Não é nada tão simples. Nem tão novo. Em 2004, outro relatório, este sobre a Democracia na América Latina elaborado pelo Programa das Nações Unidas para o Desenvolvimento (PNUD), já apontava para o avanço do autoritarismo. O remédio prescrito na época: “as soluções para os problemas e desafios da democracia teriam que ser encontradas dentro e não fora das instituições democráticas”, por meio da política de qualidade, participativa e cidadã, capaz de combater desigualdades, pobreza e exclusão, permitindo também aos pobres, às minorias étnicas e sociais o poder político que lhes tem sido negado até hoje. Essa lacuna sedimentou a perda de confiança no sistema, trouxe medo, revolta e busca por saídas radicalizadas manifestas na regressão democrática que volta a ser constatada nos dias atuais.
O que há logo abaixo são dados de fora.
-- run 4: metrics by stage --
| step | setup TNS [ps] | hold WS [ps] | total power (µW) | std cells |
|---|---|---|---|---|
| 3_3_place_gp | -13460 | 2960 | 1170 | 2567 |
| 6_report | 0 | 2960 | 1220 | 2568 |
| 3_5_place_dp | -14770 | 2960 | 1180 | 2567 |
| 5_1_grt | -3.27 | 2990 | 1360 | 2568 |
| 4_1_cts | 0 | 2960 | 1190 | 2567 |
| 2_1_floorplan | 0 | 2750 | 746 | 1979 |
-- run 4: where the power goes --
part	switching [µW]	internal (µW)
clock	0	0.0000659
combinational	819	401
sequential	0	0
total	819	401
File: src/nn_types_pkg.sv
// network datapath types
`default_nettype none

package nn_types_pkg;

	// sample inputs and desired outputs, 8-bit magnitude plus sign
	localparam int IN_W = 9;
	localparam int WEIGHT_W = 8;

	// four 17-bit products need 19 bits, one spare
	localparam int HID_ACC_W = 20;

	// activation output never exceeds +-ACT_LIMIT
	localparam int ACT_W = 9;

	// six 17-bit products
	localparam int OUT_ACC_W = 20;

	// twice the output minus desired value
	localparam int ERR_W = 22;

	// activation saturation level, reached at a hidden sum of +-200
	localparam int ACT_LIMIT = 100;

	typedef logic signed [IN_W-1:0] in_t;

	typedef logic signed [WEIGHT_W-1:0] weight_t;

	typedef logic signed [HID_ACC_W-1:0] hid_acc_t;

	typedef logic signed [ACT_W-1:0] act_t;

	typedef logic signed [OUT_ACC_W-1:0] out_acc_t;

	typedef logic signed [ERR_W-1:0] err_t;

endpackage

`default_nettype wire

File: src/activation_stage.sv
// stage 2, saturating linear activation
`timescale 1ns/100ps
`default_nettype none

module activation_stage
	import nn_types_pkg::*;
#(
	parameter int N_HID = 6,
	parameter int N_OUT = 2
) (
	input  logic     clk,
	input  logic     reset,
	input  logic     in_valid,
	input  hid_acc_t in_z [N_HID],
	input  in_t      in_desired [N_OUT],
	output logic     out_valid,
	output act_t     out_v [N_HID],
	output in_t      out_desired [N_OUT]
);

	for (genvar h = 0; h < N_HID; h++) begin : g_neuron
		hid_acc_t half;

		// slope of one half
		assign half = in_z[h] >>> 1;

		always_ff @(posedge clk) begin
			if (half > ACT_LIMIT) begin
				out_v[h] <= act_t'(ACT_LIMIT);
			end else if (half < -ACT_LIMIT) begin
				out_v[h] <= act_t'(-ACT_LIMIT);
			end else begin
				out_v[h] <= act_t'(half);
			end
		end
	end

	always_ff @(posedge clk) begin
		if (reset) begin
			out_valid <= 1'b0;
		end else begin
			out_valid <= in_valid;
		end
	end

	always_ff @(posedge clk) begin
		out_desired <= in_desired;
	end

endmodule

`default_nettype wire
É bem verdade que não há um tipo apenas de democracia ideal. O modelo é tão diverso e plural quanto as sociedades e suas demandas. É o que Boaventura de Sousa Santos, um dos maiores estudiosos do assunto no mundo, chama de demodiversidade. Uma democracia forte, contudo, não pode se resumir a eleições livres e ao exercício do voto. Erra quem pensa que apenas esse aspecto a torna invulnerável. Democracia sólida precisa de um Estado forte – não se confunda com Estado inchado -, que vá além da democracia eleitoral e que seja capaz de garantir  universalidade e promoção dos direitos a partir de uma economia sustentável, que amplie as opções das pessoas. “A economia é a chave porque dela depende a ampliação da cidadania social”, diz a PNUD.

A demonização do Estado e seu apedrejamento não ajudam na reparação dos danos. O antídoto para recuperação democrática passa longe de um Estado anêmico que desamparare sua população, especialmente as mais vulneráveis. Só a Política é capaz de corrigir a rota porque ela é a base da democracia. Recuperar seu valor é urgente e, pra isso, ela responder objetiva e efeticamente às demandas da cidadania.